- _ACTIVITY_
All of the data must be output without alteration.

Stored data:
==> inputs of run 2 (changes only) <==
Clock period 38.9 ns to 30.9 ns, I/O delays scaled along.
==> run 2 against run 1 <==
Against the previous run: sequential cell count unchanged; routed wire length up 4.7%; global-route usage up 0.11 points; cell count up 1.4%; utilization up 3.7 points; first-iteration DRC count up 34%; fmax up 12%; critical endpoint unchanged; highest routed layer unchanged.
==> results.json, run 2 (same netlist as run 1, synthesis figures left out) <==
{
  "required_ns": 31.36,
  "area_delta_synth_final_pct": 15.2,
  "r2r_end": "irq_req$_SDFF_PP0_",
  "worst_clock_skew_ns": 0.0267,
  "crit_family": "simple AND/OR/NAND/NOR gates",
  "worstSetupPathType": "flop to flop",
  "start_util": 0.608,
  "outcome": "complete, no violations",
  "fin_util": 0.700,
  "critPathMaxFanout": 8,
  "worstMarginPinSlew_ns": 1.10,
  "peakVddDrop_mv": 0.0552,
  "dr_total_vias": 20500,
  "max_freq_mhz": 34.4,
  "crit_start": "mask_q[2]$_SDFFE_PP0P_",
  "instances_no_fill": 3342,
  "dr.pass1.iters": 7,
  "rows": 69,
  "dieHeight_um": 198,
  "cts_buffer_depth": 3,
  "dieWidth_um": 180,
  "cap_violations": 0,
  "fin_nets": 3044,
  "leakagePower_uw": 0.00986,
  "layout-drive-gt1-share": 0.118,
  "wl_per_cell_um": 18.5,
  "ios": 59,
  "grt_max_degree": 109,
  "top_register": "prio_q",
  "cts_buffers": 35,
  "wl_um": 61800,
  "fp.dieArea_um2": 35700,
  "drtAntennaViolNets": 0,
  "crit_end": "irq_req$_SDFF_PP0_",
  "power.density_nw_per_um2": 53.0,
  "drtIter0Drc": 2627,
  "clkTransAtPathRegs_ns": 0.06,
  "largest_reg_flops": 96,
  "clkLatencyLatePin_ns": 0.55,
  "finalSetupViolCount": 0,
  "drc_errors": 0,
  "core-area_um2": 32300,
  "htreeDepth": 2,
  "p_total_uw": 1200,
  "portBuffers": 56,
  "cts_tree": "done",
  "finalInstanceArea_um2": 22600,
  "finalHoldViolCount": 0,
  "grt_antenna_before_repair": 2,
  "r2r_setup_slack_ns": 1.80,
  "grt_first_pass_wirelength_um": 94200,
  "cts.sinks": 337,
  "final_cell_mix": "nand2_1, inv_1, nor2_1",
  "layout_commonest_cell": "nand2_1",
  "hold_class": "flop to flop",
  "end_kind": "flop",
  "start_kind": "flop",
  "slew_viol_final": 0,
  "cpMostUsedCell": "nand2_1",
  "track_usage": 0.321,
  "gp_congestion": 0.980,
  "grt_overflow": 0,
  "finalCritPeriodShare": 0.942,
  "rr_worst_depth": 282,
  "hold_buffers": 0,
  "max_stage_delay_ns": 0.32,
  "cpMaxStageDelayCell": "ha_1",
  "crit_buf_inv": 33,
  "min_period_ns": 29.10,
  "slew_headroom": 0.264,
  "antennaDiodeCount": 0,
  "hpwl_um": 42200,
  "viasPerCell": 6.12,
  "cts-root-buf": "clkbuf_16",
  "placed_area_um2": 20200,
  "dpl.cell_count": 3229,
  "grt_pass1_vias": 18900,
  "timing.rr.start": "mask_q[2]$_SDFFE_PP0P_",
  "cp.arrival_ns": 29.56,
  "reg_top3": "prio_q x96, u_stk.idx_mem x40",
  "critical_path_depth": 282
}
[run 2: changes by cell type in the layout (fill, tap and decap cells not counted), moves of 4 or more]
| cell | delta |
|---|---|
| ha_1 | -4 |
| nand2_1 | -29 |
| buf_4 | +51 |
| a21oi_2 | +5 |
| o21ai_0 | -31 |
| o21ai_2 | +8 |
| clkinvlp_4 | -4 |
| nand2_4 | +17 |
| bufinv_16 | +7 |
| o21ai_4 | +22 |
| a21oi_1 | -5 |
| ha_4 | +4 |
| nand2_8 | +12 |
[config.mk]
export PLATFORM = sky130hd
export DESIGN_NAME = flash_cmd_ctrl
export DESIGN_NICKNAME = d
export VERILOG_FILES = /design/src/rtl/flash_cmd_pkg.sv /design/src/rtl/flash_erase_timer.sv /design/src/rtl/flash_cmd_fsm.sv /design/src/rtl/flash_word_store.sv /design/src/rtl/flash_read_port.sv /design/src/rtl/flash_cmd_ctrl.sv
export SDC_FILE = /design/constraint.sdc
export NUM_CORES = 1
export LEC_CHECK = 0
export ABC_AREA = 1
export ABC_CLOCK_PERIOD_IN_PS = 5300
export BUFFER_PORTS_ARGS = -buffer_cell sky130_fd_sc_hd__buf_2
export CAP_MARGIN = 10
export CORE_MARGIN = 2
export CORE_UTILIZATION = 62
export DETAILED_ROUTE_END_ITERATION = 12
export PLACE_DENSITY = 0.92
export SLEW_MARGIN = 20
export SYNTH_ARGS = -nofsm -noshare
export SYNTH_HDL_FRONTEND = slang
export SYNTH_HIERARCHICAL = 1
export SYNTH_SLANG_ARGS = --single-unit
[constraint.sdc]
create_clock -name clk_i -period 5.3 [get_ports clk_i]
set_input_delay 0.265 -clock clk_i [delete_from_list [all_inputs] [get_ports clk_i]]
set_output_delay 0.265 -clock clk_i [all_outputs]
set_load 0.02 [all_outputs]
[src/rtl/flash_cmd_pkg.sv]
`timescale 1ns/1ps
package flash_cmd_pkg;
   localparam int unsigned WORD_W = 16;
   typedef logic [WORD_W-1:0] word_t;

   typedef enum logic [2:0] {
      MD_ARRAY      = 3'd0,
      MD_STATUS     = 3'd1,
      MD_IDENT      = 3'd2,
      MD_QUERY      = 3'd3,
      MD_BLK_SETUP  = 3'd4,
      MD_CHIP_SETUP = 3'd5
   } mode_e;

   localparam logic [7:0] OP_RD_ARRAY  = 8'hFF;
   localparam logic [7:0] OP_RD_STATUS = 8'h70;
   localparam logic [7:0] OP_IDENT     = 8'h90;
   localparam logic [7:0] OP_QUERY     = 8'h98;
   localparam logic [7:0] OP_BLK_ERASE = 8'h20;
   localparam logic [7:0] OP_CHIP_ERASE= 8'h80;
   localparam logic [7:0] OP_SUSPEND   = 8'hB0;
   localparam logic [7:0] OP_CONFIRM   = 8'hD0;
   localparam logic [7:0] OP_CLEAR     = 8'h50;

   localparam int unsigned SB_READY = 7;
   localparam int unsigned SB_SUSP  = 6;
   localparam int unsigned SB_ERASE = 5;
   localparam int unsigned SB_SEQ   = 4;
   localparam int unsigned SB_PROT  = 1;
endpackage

- _WRITTEN RESPONSE_
==> inputs of run 2 (changes only) <==
Clock period 38.9 ns to 30.9 ns, I/O delays scaled along.
==> run 2 against run 1 <==
Against the previous run: sequential cell count unchanged; routed wire length up 4.7%; global-route usage up 0.11 points; cell count up 1.4%; utilization up 3.7 points; first-iteration DRC count up 34%; fmax up 12%; critical endpoint unchanged; highest routed layer unchanged.
==> results.json, run 2 (same netlist as run 1, synthesis figures left out) <==
{
  "required_ns": 31.36,
  "area_delta_synth_final_pct": 15.2,
  "r2r_end": "irq_req$_SDFF_PP0_",
  "worst_clock_skew_ns": 0.0267,
  "crit_family": "simple AND/OR/NAND/NOR gates",
  "worstSetupPathType": "flop to flop",
  "start_util": 0.608,
  "outcome": "complete, no violations",
  "fin_util": 0.700,
  "critPathMaxFanout": 8,
  "worstMarginPinSlew_ns": 1.10,
  "peakVddDrop_mv": 0.0552,
  "dr_total_vias": 20500,
  "max_freq_mhz": 34.4,
  "crit_start": "mask_q[2]$_SDFFE_PP0P_",
  "instances_no_fill": 3342,
  "dr.pass1.iters": 7,
  "rows": 69,
  "dieHeight_um": 198,
  "cts_buffer_depth": 3,
  "dieWidth_um": 180,
  "cap_violations": 0,
  "fin_nets": 3044,
  "leakagePower_uw": 0.00986,
  "layout-drive-gt1-share": 0.118,
  "wl_per_cell_um": 18.5,
  "ios": 59,
  "grt_max_degree": 109,
  "top_register": "prio_q",
  "cts_buffers": 35,
  "wl_um": 61800,
  "fp.dieArea_um2": 35700,
  "drtAntennaViolNets": 0,
  "crit_end": "irq_req$_SDFF_PP0_",
  "power.density_nw_per_um2": 53.0,
  "drtIter0Drc": 2627,
  "clkTransAtPathRegs_ns": 0.06,
  "largest_reg_flops": 96,
  "clkLatencyLatePin_ns": 0.55,
  "finalSetupViolCount": 0,
  "drc_errors": 0,
  "core-area_um2": 32300,
  "htreeDepth": 2,
  "p_total_uw": 1200,
  "portBuffers": 56,
  "cts_tree": "done",
  "finalInstanceArea_um2": 22600,
  "finalHoldViolCount": 0,
  "grt_antenna_before_repair": 2,
  "r2r_setup_slack_ns": 1.80,
  "grt_first_pass_wirelength_um": 94200,
  "cts.sinks": 337,
  "final_cell_mix": "nand2_1, inv_1, nor2_1",
  "layout_commonest_cell": "nand2_1",
  "hold_class": "flop to flop",
  "end_kind": "flop",
  "start_kind": "flop",
  "slew_viol_final": 0,
  "cpMostUsedCell": "nand2_1",
  "track_usage": 0.321,
  "gp_congestion": 0.980,
  "grt_overflow": 0,
  "finalCritPeriodShare": 0.942,
  "rr_worst_depth": 282,
  "hold_buffers": 0,
  "max_stage_delay_ns": 0.32,
  "cpMaxStageDelayCell": "ha_1",
  "crit_buf_inv": 33,
  "min_period_ns": 29.10,
  "slew_headroom": 0.264,
  "antennaDiodeCount": 0,
  "hpwl_um": 42200,
  "viasPerCell": 6.12,
  "cts-root-buf": "clkbuf_16",
  "placed_area_um2": 20200,
  "dpl.cell_count": 3229,
  "grt_pass1_vias": 18900,
  "timing.rr.start": "mask_q[2]$_SDFFE_PP0P_",
  "cp.arrival_ns": 29.56,
  "reg_top3": "prio_q x96, u_stk.idx_mem x40",
  "critical_path_depth": 282
}
[run 2: changes by cell type in the layout (fill, tap and decap cells not counted), moves of 4 or more]
| cell | delta |
|---|---|
| ha_1 | -4 |
| nand2_1 | -29 |
| buf_4 | +51 |
| a21oi_2 | +5 |
| o21ai_0 | -31 |
| o21ai_2 | +8 |
| clkinvlp_4 | -4 |
| nand2_4 | +17 |
| bufinv_16 | +7 |
| o21ai_4 | +22 |
| a21oi_1 | -5 |
| ha_4 | +4 |
| nand2_8 | +12 |
[config.mk]
export PLATFORM = sky130hd
export DESIGN_NAME = flash_cmd_ctrl
export DESIGN_NICKNAME = d
export VERILOG_FILES = /design/src/rtl/flash_cmd_pkg.sv /design/src/rtl/flash_erase_timer.sv /design/src/rtl/flash_cmd_fsm.sv /design/src/rtl/flash_word_store.sv /design/src/rtl/flash_read_port.sv /design/src/rtl/flash_cmd_ctrl.sv
export SDC_FILE = /design/constraint.sdc
export NUM_CORES = 1
export LEC_CHECK = 0
export ABC_AREA = 1
export ABC_CLOCK_PERIOD_IN_PS = 5300
export BUFFER_PORTS_ARGS = -buffer_cell sky130_fd_sc_hd__buf_2
export CAP_MARGIN = 10
export CORE_MARGIN = 2
export CORE_UTILIZATION = 62
export DETAILED_ROUTE_END_ITERATION = 12
export PLACE_DENSITY = 0.92
export SLEW_MARGIN = 20
export SYNTH_ARGS = -nofsm -noshare
export SYNTH_HDL_FRONTEND = slang
export SYNTH_HIERARCHICAL = 1
export SYNTH_SLANG_ARGS = --single-unit
[constraint.sdc]
create_clock -name clk_i -period 5.3 [get_ports clk_i]
set_input_delay 0.265 -clock clk_i [delete_from_list [all_inputs] [get_ports clk_i]]
set_output_delay 0.265 -clock clk_i [all_outputs]
set_load 0.02 [all_outputs]
[src/rtl/flash_cmd_pkg.sv]
`timescale 1ns/1ps
package flash_cmd_pkg;
   localparam int unsigned WORD_W = 16;
   typedef logic [WORD_W-1:0] word_t;

   typedef enum logic [2:0] {
      MD_ARRAY      = 3'd0,
      MD_STATUS     = 3'd1,
      MD_IDENT      = 3'd2,
      MD_QUERY      = 3'd3,
      MD_BLK_SETUP  = 3'd4,
      MD_CHIP_SETUP = 3'd5
   } mode_e;

   localparam logic [7:0] OP_RD_ARRAY  = 8'hFF;
   localparam logic [7:0] OP_RD_STATUS = 8'h70;
   localparam logic [7:0] OP_IDENT     = 8'h90;
   localparam logic [7:0] OP_QUERY     = 8'h98;
   localparam logic [7:0] OP_BLK_ERASE = 8'h20;
   localparam logic [7:0] OP_CHIP_ERASE= 8'h80;
   localparam logic [7:0] OP_SUSPEND   = 8'hB0;
   localparam logic [7:0] OP_CONFIRM   = 8'hD0;
   localparam logic [7:0] OP_CLEAR     = 8'h50;

   localparam int unsigned SB_READY = 7;
   localparam int unsigned SB_SUSP  = 6;
   localparam int unsigned SB_ERASE = 5;
   localparam int unsigned SB_SEQ   = 4;
   localparam int unsigned SB_PROT  = 1;
endpackage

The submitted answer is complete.